THE PROBLEM -> Provide an exact copy of the lines from the beginning of the records through the line that includes "export CELL_PAD_IN_SITES_DETAIL_PLACEMENT = 1", and of no others.

EXERCISE INPUT ->
<file path="config.mk">
export PLATFORM = sky130hd
export DESIGN_NAME = gab_mac
export DESIGN_NICKNAME = d
export VERILOG_FILES = /design/src/hw/rtl/gemm_alpha_beta_unit_defines.svh /design/src/hw/rtl/gab_pkg.sv /design/src/hw/rtl/gab_mac.sv
export SDC_FILE = /design/constraint.sdc
export NUM_CORES = 2
export LEC_CHECK = 0
export ABC_AREA = 1
export BUFFER_PORTS_ARGS = -buffer_cell sky130_fd_sc_hd__clkbuf_2
export CELL_PAD_IN_SITES_DETAIL_PLACEMENT = 1
export CELL_PAD_IN_SITES_GLOBAL_PLACEMENT = 2
export CORE_ASPECT_RATIO = 1.4
export CORE_MARGIN = 1.5
export CORE_UTILIZATION = 25
export CTS_BUF_LIST = sky130_fd_sc_hd__clkbuf_8
export CTS_CLUSTER_SIZE = 16
export DETAILED_ROUTE_END_ITERATION = 7
export PLACE_DENSITY = 0.55
export SYNTH_ARGS = -nofsm -noshare
export SYNTH_HDL_FRONTEND = slang
export SYNTH_SLANG_ARGS = --single-unit
</file>
<file path="constraint.sdc">
create_clock -name clk_i -period 8.4 [get_ports clk_i]
set_input_delay 1.26 -clock clk_i [delete_from_list [all_inputs] [get_ports clk_i]]
set_output_delay 1.26 -clock clk_i [all_outputs]
set_load 0.1 [all_outputs]
</file>
<file path="src/hw/rtl/gemm_alpha_beta_unit_defines.svh">
// Assertion macros used by the top-level RTL file.
`ifndef GEMM_ALPHA_BETA_UNIT_DEFINES_SVH
`define GEMM_ALPHA_BETA_UNIT_DEFINES_SVH

`ifndef NO_ASSERTIONS
`define GAB_ASSERT_IMPL(label, clk, rst_n, ante, cons) \
  label: assert property (@(posedge clk) disable iff (!(rst_n)) (ante) |-> (cons)) \
    else $error("assertion failed");
`define GAB_ASSERT_NEXT(label, clk, rst_n, ante, cons) \
  label: assert property (@(posedge clk) disable iff (!(rst_n)) (ante) |=> (cons)) \
    else $error("assertion failed");
`else
`define GAB_ASSERT_IMPL(label, clk, rst_n, ante, cons)
`define GAB_ASSERT_NEXT(label, clk, rst_n, ante, cons)
`endif

`endif

</file>
<file path="src/hw/rtl/gab_pkg.sv">
package gab_pkg;

  localparam int MAX_ROWS  = 128;
  localparam int MAX_COLS  = 128;
  localparam int MAX_INNER = 64;

  localparam int ROW_W   = $clog2(MAX_ROWS);
  localparam int COL_W   = $clog2(MAX_COLS);
  localparam int INNER_W = $clog2(MAX_INNER);

  localparam int A_DEPTH = MAX_ROWS * MAX_INNER;
  localparam int B_DEPTH = MAX_INNER * MAX_COLS;
  localparam int C_DEPTH = MAX_ROWS * MAX_COLS;

  localparam int SUM_W = 38;
  localparam int RND_W = 26;
  localparam int SA_W  = 42;
  localparam int SC_W  = 48;
  localparam int TOT_W = 49;

  typedef enum logic [1:0] {
    OP_LOAD_A = 2'd0,
    OP_LOAD_B = 2'd1,
    OP_LOAD_C = 2'd2,
    OP_READ   = 2'd3
  } op_e;

  typedef enum logic [1:0] {
    ST_OK    = 2'd0,
    ST_RANGE = 2'd1,
    ST_SAT   = 2'd2
  } status_e;

  typedef enum logic [2:0] {
    REG_ROWS  = 3'd0,
    REG_COLS  = 3'd1,
    REG_INNER = 3'd2,
    REG_ALPHA = 3'd3,
    REG_BETA  = 3'd4
  } reg_e;

  typedef struct packed {
    logic              a_we;
    logic              b_we;
    logic              c_we;
    logic [ROW_W-1:0]  row;
    logic [COL_W-1:0]  col;
    logic [31:0]       data;
  } gab_wr_t;

  typedef struct packed {
    logic valid;
    logic last;
    logic zero;
  } gab_issue_t;

  typedef struct packed {
    logic        valid;
    logic        sat;
    logic [31:0] value;
  } gab_res_t;

endpackage

</file>
<file path="src/hw/rtl/gab_mac.sv">
module gab_mac (
  input  logic                clk_i,
  input  logic                rst_ni,
  input  logic                start_i,
  input  gab_pkg::gab_issue_t issue_i,
  input  logic [15:0]         a_rdata_i,
  input  logic [15:0]         b_rdata_i,
  input  logic [31:0]         c_rdata_i,
  input  logic [15:0]         alpha_i,
  input  logic [15:0]         beta_i,
  input  logic                take_i,
  output gab_pkg::gab_res_t   res_o
);
  import gab_pkg::*;

  logic               rd_v_q, rd_last_q, rd_zero_q;
  logic               prod_v_q, prod_last_q;
  logic signed [31:0] prod_q;
  logic signed [SUM_W-1:0] acc_q;
  logic               sum_v_q;
  logic signed [SA_W-1:0] sa_q;
  logic signed [SC_W-1:0] sc_q;
  logic               scl_v_q;
  logic               res_valid_q;
  logic               res_sat_q;
  logic [31:0]        res_value_q;

  logic signed [31:0]      prod_d;
  logic signed [SUM_W-1:0] rnd_full;
  logic signed [RND_W-1:0] rnd;
  logic signed [TOT_W-1:0] total;
  logic signed [TOT_W-9:0] shifted;
  logic                    ovf_hi, ovf_lo;

  assign prod_d   = rd_zero_q ? 32'sd0 : $signed(a_rdata_i) * $signed(b_rdata_i);
  assign rnd_full = acc_q + SUM_W'(2048);
  assign rnd      = rnd_full[SUM_W-1:12];
  assign total    = TOT_W'(sa_q) + TOT_W'(sc_q);
  assign shifted  = total[TOT_W-1:8];
  assign ovf_hi   = !shifted[TOT_W-9] && (shifted[TOT_W-10:31] != '0);
  assign ovf_lo   = shifted[TOT_W-9] && (shifted[TOT_W-10:31] != '1);

  always_ff @(posedge clk_i or negedge rst_ni) begin
    if (!rst_ni) begin
      rd_v_q      <= 1'b0;
      rd_last_q   <= 1'b0;
      rd_zero_q   <= 1'b0;
      prod_v_q    <= 1'b0;
      prod_last_q <= 1'b0;
      sum_v_q     <= 1'b0;
      scl_v_q     <= 1'b0;
      res_valid_q <= 1'b0;
    end else begin
      rd_v_q      <= issue_i.valid;
      rd_last_q   <= issue_i.valid && issue_i.last;
      rd_zero_q   <= issue_i.zero;
      prod_v_q    <= rd_v_q;
      prod_last_q <= rd_last_q;
      sum_v_q     <= prod_v_q && prod_last_q;
      scl_v_q     <= sum_v_q;
      if (scl_v_q) begin
        res_valid_q <= 1'b1;
      end else if (take_i) begin
        res_valid_q <= 1'b0;
      end
    end
  end

  always_ff @(posedge clk_i) begin
    prod_q <= prod_d;
    if (start_i) begin
      acc_q <= '0;
    end else if (prod_v_q) begin
      acc_q <= acc_q + SUM_W'(prod_q);
    end
    if (sum_v_q) begin
      sa_q <= $signed(alpha_i) * rnd;
      sc_q <= (beta_i != '0) ? $signed(beta_i) * $signed(c_rdata_i) : $signed(SC_W'(0));
    end
    if (scl_v_q) begin
      res_sat_q <= ovf_hi || ovf_lo;
      if (ovf_hi) begin
        res_value_q <= 32'h7fff_ffff;
      end else if (ovf_lo) begin
        res_value_q <= 32'h8000_0000;
      end else begin
        res_value_q <= shifted[31:0];
      end
    end
  end

  assign res_o = {res_valid_q, res_sat_q, res_value_q};

endmodule

</file>
==> impl_summary.log <==
INFO  metric status = complete, no violations
INFO  metric grt_pass1_vias = 53000
INFO  metric final_net_count = 9041
INFO  metric ys_ff_latch = 201
INFO  metric via_per_inst = 4.38
INFO  metric worstHoldPathType = reg -> reg
INFO  metric yosysSeqAreaShare = 9.35%
INFO  metric detailedRoute.firstIterationViolations = 1554
INFO  metric syn_inst = 7316
INFO  metric dr_total_vias = 45800
INFO  metric wire_per_inst = 20.1 um
INFO  metric layout-area-overhead-vs-synth = 9.94%
INFO  metric die-height = 566 um
INFO  metric worstPathMaxFanout = 8
INFO  metric highest_layer = met4
INFO  metric globalRouteTotalUtil = 18.7%
INFO  metric layout.cells.most_common_list = sky130_fd_sc_hd__inv_1 (1995), sky130_fd_sc_hd__nand2_1 (1722), sky130_fd_sc_hd__fa_1 (1151)
INFO  metric antenna_found_initial = 5
INFO  metric placeableCoreArea = 0.225 mm2
INFO  metric report.final.slew_viol_count = 0
INFO  metric met1Wirelength = 88100 um
INFO  metric synth-edff-count = 123
INFO  metric htree_levels = 2
INFO  metric cts.sinks = 201
INFO  metric avgSynthCellArea = 7.74 um2
INFO  metric portbufs = 136
INFO  metric antenna_left = 0
INFO  metric max_cap_violations = 0
INFO  metric rows = 206
INFO  metric synth.largest_area_cell = sky130_fd_sc_hd__fa_1
INFO  metric cpMaxStageDelayCell = sky130_fd_sc_hd__fa_1
INFO  metric drt_pass1_iterations = 5
INFO  metric endpoint_arrival_time_on_the_critical_path = 8.36 ns
INFO  metric timing_worst_slew_pin_value = 1.28 ns
INFO  metric ctsLongestPathBuffers = 3
INFO  metric totalNegativeSetupSlack = 0 ns
INFO  metric first_pass_grt_wire_length = 325000 um
INFO  metric met3WireLength = 3160 um
INFO  metric final_number_of_setup_violating_endpoints = 0
INFO  metric area_share_of_the_leading_cell_type_in_the_synthesized_netlist = 40.7%
INFO  metric cts-root-buf = sky130_fd_sc_hd__clkbuf_8
INFO  metric slew_headroom = 13.8%
INFO  metric share_of_final_layout_standard_cells_stronger_than_drive_strength_1 = 6.17%
INFO  metric global_route.overflow_total = 0
INFO  metric total_routed_length = 210000 um
INFO  metric grt_start_max_net_pins = 52
INFO  metric worst_setup_path_start_kind = flop
INFO  metric cts_tree = built
INFO  metric globalplace.congestion = 0.850
INFO  metric critical_path.endpoint_type = flop
INFO  metric post_synth_main_area_contributors = sky130_fd_sc_hd__fa_1 (41%), sky130_fd_sc_hd__inv_1 (13%), sky130_fd_sc_hd__nand2_1 (11%)
INFO  metric synth-warning-count = 0
INFO  metric period_needed = 7.97 ns
INFO  metric clock_slew_at_the_register_clock_pins_of_the_worst_setup_and_hold_paths = 0.07 ns
INFO  metric critical_path.max_stage_delay = 0.71 ns
INFO  metric asyncSetResetFlopFracSynth = 3.98%
INFO  metric fill_cell_count = 27200
INFO  metric critical_path_required = 8.79 ns
INFO  metric netlist-cell-type-count = 55
INFO  metric final-hold-violation-count = 0
INFO  metric detail_route.drc_violations = 0
INFO  metric synth.net_count = 8953
INFO  metric most_common_cell_after_layout_fill_and_taps_aside = sky130_fd_sc_hd__inv_1
INFO  metric combined_buffer_and_inverter_count_along_the_critical_path = 6
INFO  metric initial_utilization = 25.2%
INFO  metric timing.final.crit_share = 94.9%
INFO  metric finish.cell_count_without_fillers = 10500
INFO  metric final.setup_skew = 0.0736 ns
INFO  metric cts-buffers-inserted = 40
INFO  metric dpl.hpwl = 182000 um
INFO  metric critical_path.top_delay_family = adder cells
INFO  metric fin_util = 27.7%
INFO  metric ioPinCount = 137
INFO  metric synth_area = 0.0567 mm2
INFO  metric clk-insertion-delay-late = 0.70 ns
INFO  metric met2_length = 113000 um
INFO  metric fin_hold_ws = 0.349 ns
INFO  metric rsz_0062_raised_after_global_routing = no
INFO  metric maxClockFrequency = 125 MHz
INFO  metric cts_hold_repair.buffers = 0
INFO  metric place.detailed.instances = 10400
INFO  metric chipWidth = 405 um
INFO  metric dominantRegCellSynth = sky130_fd_sc_hd__edfxtp_1
INFO  metric critical_path_class = reg -> reg
INFO  metric fp.dieArea = 0.230 mm2
==> metal layers <==
metal	up-vias	global-route usage [%]
li1	21500	-
met3	191	0.770
met5	-	0
met2	469	35.9
met1	23600	22.3
met4	0	4.74
==> cell type report <==
cell class / count / area, um2 / area share [%]
Multi-Input combinational cell: 4881 / 42900 / 68.9
Antenna cell: 3 / 7.51 / 0.0121
Sequential cell: 201 / 5300 / 8.51
Inverter: 2024 / 7610 / 12.2
Clock buffer: 45 / 619 / 0.994
Timing Repair Buffer: 256 / 1690 / 2.72
Clock inverter: 28 / 352 / 0.565
Tap cell: 3016 / 3770 / 6.06
==> per-stage QoR <==
step / area (um2) / setup slack (ns)
2_1_floorplan: 56700 / 1.50
3_3_place_gp: 61200 / 0.311
3_5_place_dp: 61200 / 0.277
4_1_cts: 62200 / 0.190
5_1_grt: 62300 / 0.00498
6_report: 62300 / 0.431
==> worst reg2reg max path: cells and delay by family, from the launching register on <==
| kind | cells | cell delay, ns |
|---|---|---|
| compound gates | 2 | 0.56 |
| flops | 1 | 0.40 |
| buf+inv | 6 | 0.98 |
| fa+ha+maj | 7 | 3.54 |
| xor+xnor | 1 | 0.13 |
| simple gates | 9 | 2.05 |
==> what timing repair did <==
action                                  CTS  global route
endpoints found under the setup margin    0            14
setup buffers                             0             6
gates resized for setup                   0            10
==> final timing paths <==
kind | startpoint | endpoint | slack (ns) | cells past startpoint
min in group asynchronous | rst_ni | res_valid_q | 0.52 | 1
worst min-delay path | rd_last_q | prod_last_q | 0.35 | 0
max in group asynchronous | rst_ni | rd_v_q | 7.47 | 1
worst max register to register | acc_q[13] | sa_q[40] | 0.43 | 25
worst max-delay path | acc_q[13] | sa_q[40] | 0.43 | 25
worst min register to register | rd_last_q | prod_last_q | 0.35 | 0
==> cells in the mapped netlist (40+ instances only) <==
library cell / count
sky130_fd_sc_hd__o21ai_0: 190
sky130_fd_sc_hd__xnor2_1: 53
sky130_fd_sc_hd__a21oi_1: 287
sky130_fd_sc_hd__ha_1: 383
sky130_fd_sc_hd__inv_1: 1991
sky130_fd_sc_hd__nand2_1: 1723
sky130_fd_sc_hd__nor2_1: 517
sky130_fd_sc_hd__fa_1: 1151
sky130_fd_sc_hd__nand3_1: 131
sky130_fd_sc_hd__xor2_1: 74
sky130_fd_sc_hd__edfxtp_1: 123
sky130_fd_sc_hd__a31oi_1: 40
sky130_fd_sc_hd__or2_2: 57
sky130_fd_sc_hd__clkbuf_1: 198
sky130_fd_sc_hd__dfxtp_1: 70
==> sequential cells by signal, summed over array words and instances, names as in the netlist, 32 cells and up <==
signal       count
res_value_q     32
acc_q           38
sa_q            42
prod_q          32
sc_q            48
==> cells by family (layout without fill, tap and decap cells) <==
group | Yosys count | after routing | synth area share [%]
buf+inv | 2234 | 2353 | 14.9
xor+xnor | 128 | 128 | 2.01
flops | 201 | 201 | 9.35
simple gates | 2581 | 2581 | 18.3
fa+ha+maj | 1534 | 1534 | 49.1
compound gates | 638 | 638 | 6.28
other cells | 0 | 3 | 0
Power is not shown: default switching activity piles up to over one toggle a cycle in this logic, so the estimate is an artifact.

WRITTEN ANSWER ->
<file path="config.mk">
export PLATFORM = sky130hd
export DESIGN_NAME = gab_mac
export DESIGN_NICKNAME = d
export VERILOG_FILES = /design/src/hw/rtl/gemm_alpha_beta_unit_defines.svh /design/src/hw/rtl/gab_pkg.sv /design/src/hw/rtl/gab_mac.sv
export SDC_FILE = /design/constraint.sdc
export NUM_CORES = 2
export LEC_CHECK = 0
export ABC_AREA = 1
export BUFFER_PORTS_ARGS = -buffer_cell sky130_fd_sc_hd__clkbuf_2
export CELL_PAD_IN_SITES_DETAIL_PLACEMENT = 1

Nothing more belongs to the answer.